::: Listed records :::
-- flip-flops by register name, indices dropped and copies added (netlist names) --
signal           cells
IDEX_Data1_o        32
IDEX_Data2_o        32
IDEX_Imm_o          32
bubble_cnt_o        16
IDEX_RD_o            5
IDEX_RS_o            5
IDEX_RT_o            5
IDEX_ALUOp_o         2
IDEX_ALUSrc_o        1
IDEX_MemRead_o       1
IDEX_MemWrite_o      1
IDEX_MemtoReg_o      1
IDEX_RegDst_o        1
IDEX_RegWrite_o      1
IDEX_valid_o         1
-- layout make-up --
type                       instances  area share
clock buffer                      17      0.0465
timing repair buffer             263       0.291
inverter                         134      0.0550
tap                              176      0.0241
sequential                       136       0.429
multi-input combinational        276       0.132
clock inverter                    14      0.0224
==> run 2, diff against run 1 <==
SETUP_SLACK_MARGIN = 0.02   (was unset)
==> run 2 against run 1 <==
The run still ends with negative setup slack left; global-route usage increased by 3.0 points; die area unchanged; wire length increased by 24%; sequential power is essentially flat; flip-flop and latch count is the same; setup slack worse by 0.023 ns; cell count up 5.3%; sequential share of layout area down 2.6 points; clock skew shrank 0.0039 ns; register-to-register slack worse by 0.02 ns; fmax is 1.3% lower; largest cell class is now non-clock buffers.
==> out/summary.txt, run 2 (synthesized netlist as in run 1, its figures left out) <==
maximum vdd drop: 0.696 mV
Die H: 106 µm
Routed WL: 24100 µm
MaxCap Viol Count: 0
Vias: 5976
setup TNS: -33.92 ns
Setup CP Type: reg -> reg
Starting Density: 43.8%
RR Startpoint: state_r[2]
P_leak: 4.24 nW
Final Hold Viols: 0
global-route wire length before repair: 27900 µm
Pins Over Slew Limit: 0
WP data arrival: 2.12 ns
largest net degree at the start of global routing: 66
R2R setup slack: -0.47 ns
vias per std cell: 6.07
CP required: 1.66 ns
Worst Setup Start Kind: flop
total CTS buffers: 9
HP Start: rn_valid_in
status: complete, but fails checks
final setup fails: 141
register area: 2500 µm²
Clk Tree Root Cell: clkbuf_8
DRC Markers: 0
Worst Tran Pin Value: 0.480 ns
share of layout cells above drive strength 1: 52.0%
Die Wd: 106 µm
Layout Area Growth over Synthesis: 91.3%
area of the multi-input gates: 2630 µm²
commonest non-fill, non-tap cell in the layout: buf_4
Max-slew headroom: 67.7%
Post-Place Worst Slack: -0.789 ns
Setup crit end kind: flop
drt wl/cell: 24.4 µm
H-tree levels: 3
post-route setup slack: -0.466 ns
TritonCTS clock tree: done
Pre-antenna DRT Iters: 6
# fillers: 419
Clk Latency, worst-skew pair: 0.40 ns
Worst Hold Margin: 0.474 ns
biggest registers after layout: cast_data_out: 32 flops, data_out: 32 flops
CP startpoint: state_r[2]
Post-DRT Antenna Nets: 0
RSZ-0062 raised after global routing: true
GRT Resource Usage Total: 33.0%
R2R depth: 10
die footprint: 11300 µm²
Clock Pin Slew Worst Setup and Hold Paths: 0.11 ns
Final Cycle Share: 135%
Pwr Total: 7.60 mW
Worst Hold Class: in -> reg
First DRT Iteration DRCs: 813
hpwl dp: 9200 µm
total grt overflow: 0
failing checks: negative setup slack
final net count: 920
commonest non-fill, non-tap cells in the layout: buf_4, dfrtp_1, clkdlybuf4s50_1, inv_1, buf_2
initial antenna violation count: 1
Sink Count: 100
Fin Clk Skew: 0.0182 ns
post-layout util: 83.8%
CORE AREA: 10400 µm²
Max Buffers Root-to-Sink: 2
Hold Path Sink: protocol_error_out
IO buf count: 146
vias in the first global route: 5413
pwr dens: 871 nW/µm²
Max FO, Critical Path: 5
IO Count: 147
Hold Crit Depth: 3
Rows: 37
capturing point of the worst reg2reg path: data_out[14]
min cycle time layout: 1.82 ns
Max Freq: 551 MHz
:::
*Instructions for the task:* From the first line to the last, reproduce the data above exactly.

*Expected answer:*
-- flip-flops by register name, indices dropped and copies added (netlist names) --
signal           cells
IDEX_Data1_o        32
IDEX_Data2_o        32
IDEX_Imm_o          32
bubble_cnt_o        16
IDEX_RD_o            5
IDEX_RS_o            5
IDEX_RT_o            5
IDEX_ALUOp_o         2
IDEX_ALUSrc_o        1
IDEX_MemRead_o       1
IDEX_MemWrite_o      1
IDEX_MemtoReg_o      1
IDEX_RegDst_o        1
IDEX_RegWrite_o      1
IDEX_valid_o         1
-- layout make-up --
type                       instances  area share
clock buffer                      17      0.0465
timing repair buffer             263       0.291
inverter                         134      0.0550
tap                              176      0.0241
sequential                       136       0.429
multi-input combinational        276       0.132
clock inverter                    14      0.0224
==> run 2, diff against run 1 <==
SETUP_SLACK_MARGIN = 0.02   (was unset)
==> run 2 against run 1 <==
The run still ends with negative setup slack left; global-route usage increased by 3.0 points; die area unchanged; wire length increased by 24%; sequential power is essentially flat; flip-flop and latch count is the same; setup slack worse by 0.023 ns; cell count up 5.3%; sequential share of layout area down 2.6 points; clock skew shrank 0.0039 ns; register-to-register slack worse by 0.02 ns; fmax is 1.3% lower; largest cell class is now non-clock buffers.
==> out/summary.txt, run 2 (synthesized netlist as in run 1, its figures left out) <==
maximum vdd drop: 0.696 mV
Die H: 106 µm
Routed WL: 24100 µm
MaxCap Viol Count: 0
Vias: 5976
setup TNS: -33.92 ns
Setup CP Type: reg -> reg
Starting Density: 43.8%
RR Startpoint: state_r[2]
P_leak: 4.24 nW
Final Hold Viols: 0
global-route wire length before repair: 27900 µm
Pins Over Slew Limit: 0
WP data arrival: 2.12 ns
largest net degree at the start of global routing: 66
R2R setup slack: -0.47 ns
vias per std cell: 6.07
CP required: 1.66 ns
Worst Setup Start Kind: flop
total CTS buffers: 9
HP Start: rn_valid_in
status: complete, but fails checks
final setup fails: 141
register area: 2500 µm²
Clk Tree Root Cell: clkbuf_8
DRC Markers: 0
Worst Tran Pin Value: 0.480 ns
share of layout cells above drive strength 1: 52.0%
Die Wd: 106 µm
Layout Area Growth over Synthesis: 91.3%
area of the multi-input gates: 2630 µm²
commonest non-fill, non-tap cell in the layout: buf_4
Max-slew headroom: 67.7%
Post-Place Worst Slack: -0.789 ns
Setup crit end kind: flop
drt wl/cell: 24.4 µm
H-tree levels: 3
post-route setup slack: -0.466 ns
TritonCTS clock tree: done
Pre-antenna DRT Iters: 6
# fillers: 419
Clk Latency, worst-skew pair: 0.40 ns
Worst Hold Margin: 0.474 ns
biggest registers after layout: cast_data_out: 32 flops, data_out: 32 flops
CP startpoint: state_r[2]
Post-DRT Antenna Nets: 0
RSZ-0062 raised after global routing: true
GRT Resource Usage Total: 33.0%
R2R depth: 10
die footprint: 11300 µm²
Clock Pin Slew Worst Setup and Hold Paths: 0.11 ns
Final Cycle Share: 135%
Pwr Total: 7.60 mW
Worst Hold Class: in -> reg
First DRT Iteration DRCs: 813
hpwl dp: 9200 µm
total grt overflow: 0
failing checks: negative setup slack
final net count: 920
commonest non-fill, non-tap cells in the layout: buf_4, dfrtp_1, clkdlybuf4s50_1, inv_1, buf_2
initial antenna violation count: 1
Sink Count: 100
Fin Clk Skew: 0.0182 ns
post-layout util: 83.8%
CORE AREA: 10400 µm²
Max Buffers Root-to-Sink: 2
Hold Path Sink: protocol_error_out
IO buf count: 146
vias in the first global route: 5413
pwr dens: 871 nW/µm²
Max FO, Critical Path: 5
IO Count: 147
Hold Crit Depth: 3
Rows: 37
capturing point of the worst reg2reg path: data_out[14]
min cycle time layout: 1.82 ns
Max Freq: 551 MHz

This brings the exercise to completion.